“It’s not me, it’s you…” 

If you’ve found yourself saying this to your CRM once again, we’re here to tell you that it’s wrong. In fact, it’s neither of you: it’s your data.

In fact, almost any CRM can work for you—if your data is clean enough.

If you're in the process of moving to a new CRM or trying to set up email marketing campaigns, then you may have had a shock when you saw the state of your CRM database. Typos, missing data, incorrect emails, and jumbled formatting litter your data, and you don't even know where to start. With all this bad data, you:

  • Can't personalize emails due to missing data
  • Don't have your contacts segmented or organized
  • Are receiving complaints from the sales team about duplicate data or inaccurate information
  • Have heard about the benefits of email marketing but aren't seeing those results yourself

Getting this data under control is essential if you want to optimize your marketing efforts. 

You don't need to be an expert in data science to implement effective data management. Clean up your data with these data cleansing techniques to create quality lists that you can leverage for real results.

Want to know really, once and for all, how healthy your data is? Request your free data quality check.

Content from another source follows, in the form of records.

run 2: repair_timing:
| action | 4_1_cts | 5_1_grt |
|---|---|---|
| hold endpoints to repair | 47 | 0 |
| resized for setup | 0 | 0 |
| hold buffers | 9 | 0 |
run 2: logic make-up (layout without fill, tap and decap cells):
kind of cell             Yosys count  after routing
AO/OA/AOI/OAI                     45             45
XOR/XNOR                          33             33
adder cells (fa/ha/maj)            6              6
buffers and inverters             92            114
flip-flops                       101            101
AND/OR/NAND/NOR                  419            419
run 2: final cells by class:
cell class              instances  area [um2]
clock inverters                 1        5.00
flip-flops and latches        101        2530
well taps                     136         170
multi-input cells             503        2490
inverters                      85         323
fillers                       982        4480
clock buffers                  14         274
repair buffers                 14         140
$ cat config.mk
export PLATFORM = sky130hd
export DESIGN_NAME = sw_debounce
export DESIGN_NICKNAME = d
export VERILOG_FILES = /design/src/rtl/sw_debounce.sv
export SDC_FILE = /design/constraint.sdc
export NUM_CORES = 1
export LEC_CHECK = 0
export CAP_MARGIN = 10
export CORE_AREA = 2 2 86 88
export DETAILED_ROUTE_END_ITERATION = 10
export DIE_AREA = 0 0 88 90
export PLACE_DENSITY = 0.63
export SYNTH_ARGS = -nofsm -noshare
export SYNTH_HDL_FRONTEND = slang
export SYNTH_SLANG_ARGS = --single-unit
$ cat constraint.sdc
create_clock -name Clock -period 3.7 [get_ports Clock]
set_input_delay 0.555 -clock Clock [delete_from_list [all_inputs] [get_ports Clock]]
set_output_delay 0.555 -clock Clock [all_outputs]
set_load 0.005 [all_outputs]
$ cat src/rtl/sw_debounce.sv
// sw_debounce: two-flop synchroniser plus an independent per-bit debouncer
// for the slide switches. A bit's debounced level changes only after its
// synchronised value has disagreed with it for STABLE_COUNT consecutive
// cycles. The change is reported with a one-cycle rise or fall strobe.
// No output has a combinational path from SW_raw.
module sw_debounce #(
  parameter  int WIDTH        = 10,
  parameter  int STABLE_COUNT = 3,
  localparam int CW           = $clog2(STABLE_COUNT + 1)
) (
  input  logic             Clock,
  input  logic             Reset,
  input  logic [WIDTH-1:0] SW_raw,
  output logic [WIDTH-1:0] SW,
  output logic [WIDTH-1:0] SW_rise,
  output logic [WIDTH-1:0] SW_fall
);

  if (STABLE_COUNT < 1) begin : g_bad_stable_count
    $error("sw_debounce: STABLE_COUNT must be >= 1");
  end

  // STABLE: the synchronised input agrees with SW.
  // PENDING: the synchronised input disagrees with SW and is being timed.
  typedef enum logic {
    STABLE  = 1'b0,
    PENDING = 1'b1
  } deb_state_e;

  // Count value at which a pending change is accepted on the next edge.
  localparam logic [CW-1:0] LAST = CW'(STABLE_COUNT - 1);

  logic [WIDTH-1:0] sync1;
  logic [WIDTH-1:0] sync2;
  logic [CW-1:0]    cnt_q [WIDTH];
  logic [CW-1:0]    cnt_d [WIDTH];
  deb_state_e       state [WIDTH];
  logic [WIDTH-1:0] sw_d;
  logic [WIDTH-1:0] rise_d;
  logic [WIDTH-1:0] fall_d;

  // Per-bit state decode, counter update and accept/strobe decision.
  always_comb begin
    for (int i = 0; i < WIDTH; i++) begin
      state[i]  = (sync2[i] != SW[i]) ? PENDING : STABLE;
      cnt_d[i]  = '0;
      sw_d[i]   = SW[i];
      rise_d[i] = 1'b0;
      fall_d[i] = 1'b0;
      case (state[i])
        PENDING: begin
          if (cnt_q[i] == LAST) begin
            // The disagreement has lasted long enough, so accept the new level.
            sw_d[i]   = sync2[i];
            rise_d[i] = sync2[i];
            fall_d[i] = ~sync2[i];
          end else begin
            cnt_d[i] = cnt_q[i] + 1'b1;
          end
        end
        default: begin
          // The input agrees with SW again. Any partial count is dropped here,
          // which is how a glitch gets rejected.
          cnt_d[i] = '0;
        end
      endcase
    end
  end

  // Synchroniser chain, per-bit counters and registered outputs.
  always_ff @(posedge Clock or posedge Reset) begin
    if (Reset) begin
      sync1   <= '0;
      sync2   <= '0;
      SW      <= '0;
      SW_rise <= '0;
      SW_fall <= '0;
      for (int i = 0; i < WIDTH; i++) begin
        cnt_q[i] <= '0;
      end
    end else begin
      sync1   <= SW_raw;
      sync2   <= sync1;
      SW      <= sw_d;
      SW_rise <= rise_d;
      SW_fall <= fall_d;
      for (int i = 0; i < WIDTH; i++) begin
        cnt_q[i] <= cnt_d[i];
      end
    end
  end

endmodule
`src/rtl/mux16_rr_arbiter.sv`:
```
// Round-robin arbiter for 16 requesters sharing one muxed WIDTH-bit channel with burst grants.
// Optional stall timeout with forced release is enabled by defining MUX16_ARB_TIMEOUT_EN.
module mux16_rr_arbiter #(
  parameter int unsigned WIDTH     = 6,
  parameter int unsigned BURST_LEN = 4,
  parameter int unsigned TIMEOUT   = 16
) (
  input  logic                  clk,
  input  logic                  rst_n,
  input  logic [15:0]           req,
  input  logic [16*WIDTH-1:0]   datain,
  input  logic                  out_ready,
  output logic [3:0]            select,
  output logic [15:0]           grant,
  output logic                  out_valid,
  output logic [WIDTH-1:0]      out,
  output logic [15:0]           ack
`ifdef MUX16_ARB_TIMEOUT_EN
  ,
  output logic                  timeout
`endif
);

  typedef enum logic {StIdle, StBusy} state_e;

  state_e      state_q;
  logic [3:0]  select_q;
  logic [15:0] grant_q;
  logic [7:0]  count_q;
  logic [3:0]  last_q;
  logic [15:0] ack_q;
  logic [3:0]  winner;
  logic        accept;
  logic        burst_done;

`ifdef MUX16_ARB_TIMEOUT_EN
  logic [7:0]  stall_q;
  logic        timeout_q;
  assign timeout = timeout_q;
`endif

  // First requester after the last owner, wrapping 15 -> 0.
  always_comb begin
    logic       found;
    logic [3:0] idx;
    found  = 1'b0;
    winner = last_q;
    for (int i = 1; i <= 16; i++) begin
      idx = last_q + 4'(i);
      if (!found && req[idx]) begin
        found  = 1'b1;
        winner = idx;
      end
    end
  end

  always_comb begin
    out_valid  = (state_q == StBusy) && req[select_q];
    out        = out_valid ? datain[select_q*WIDTH +: WIDTH] : '0;
    accept     = out_valid && out_ready;
    burst_done = (count_q + 8'd1) == 8'(BURST_LEN);
  end

  assign select = select_q;
  assign grant  = grant_q;
  assign ack    = ack_q;

  always_ff @(posedge clk or negedge rst_n) begin
    if (!rst_n) begin
      state_q   <= StIdle;
      select_q  <= '0;
      grant_q   <= '0;
      count_q   <= '0;
      last_q    <= 4'hf;
      ack_q     <= '0;
`ifdef MUX16_ARB_TIMEOUT_EN
      stall_q   <= '0;
      timeout_q <= 1'b0;
`endif
    end else begin
      ack_q <= '0;
`ifdef MUX16_ARB_TIMEOUT_EN
      timeout_q <= 1'b0;
`endif
      unique case (state_q)
        StIdle: begin
          if (|req) begin
            state_q  <= StBusy;
            select_q <= winner;
            grant_q  <= 16'(1) << winner;
            count_q  <= '0;
`ifdef MUX16_ARB_TIMEOUT_EN
            stall_q  <= '0;
`endif
          end
        end
        StBusy: begin
          if (accept) begin
            ack_q   <= 16'(1) << select_q;
            count_q <= count_q + 8'd1;
`ifdef MUX16_ARB_TIMEOUT_EN
            stall_q <= '0;
`endif
            if (burst_done) begin
              state_q <= StIdle;
              last_q  <= select_q;
              grant_q <= '0;
            end
          end else if (!req[select_q]) begin
            state_q <= StIdle;
            last_q  <= select_q;
            grant_q <= '0;
          end
`ifdef MUX16_ARB_TIMEOUT_EN
          else begin
            // Valid but stalled: the pending beat is dropped without ack on expiry.
            if ((stall_q + 8'd1) == 8'(TIMEOUT)) begin
              state_q   <= StIdle;
              last_q    <= select_q;
              grant_q   <= '0;
              timeout_q <= 1'b1;
            end else begin
              stall_q <= stall_q + 8'd1;
            end
          end
`endif
        end
        default: state_q <= StIdle;
      endcase
    end
  end

endmodule

```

Get our ultimate bundle of checklists, workflows and swipe files to manage your customer database like a data pro

  • Email deliverability checklist
  • Lead management workflow
  • Email cleaning checklist to make the most of your list
  • A welcome email swipe file to engage your list from the start
  • And more!

Why you need a data cleanup: consequences of bad data

Before you even consider using your data the way it is, let me stop you. Sending out email campaigns to a dirty data list will have a string of negative consequences. If you're putting garbage data into your CRM, you can only expect to get garbage results. No algorithms can change that.

1. Loss of revenue

If you're using bad data, you're going to cost your organization money. The last thing you want to show your CEO is that your marketing strategies are actually losing money. According to Cio.com, 77% of companies lose revenue as a direct result of bad data.

If you aren't working with clean data, your sales and marketing teams will be unable to target contacts effectively. It will lead to:

  • Your sales team calling the wrong phone numbers

  • Your marketing team sending email blasts to invalid email addresses

  • Sending out double the emails due to duplicate data

  • Paying twice or thrice for a single user due to duplicate data

  • Ending up in the spam folder

  • Spending more on CRM software because the number of contacts in your database

  • Missing opportunities to connect with potential customers

  • Etc.

All of these factors contribute to an overall loss of revenue.

2. Loss of productivity

If your teams are working with bad data, it will result in a loss of productivity. Business processes depend on accurate reporting to function efficiently. If you make decisions based on inaccurate information, you'll spend more time trying to fix data errors or validate the data. Also, instead of spending time targeting quality contacts, your team will waste their time with flawed ones.


3. Loss of reputation

Nobody likes being called by the wrong name, or worse—by FNAME. When your contacts receive untargeted emails that are entirely irrelevant to them, they will drop it right into the spam folder. If your data isn't clean, when you send bulk emails your contacts won't trust you, and it can be detrimental to your reputation as a brand.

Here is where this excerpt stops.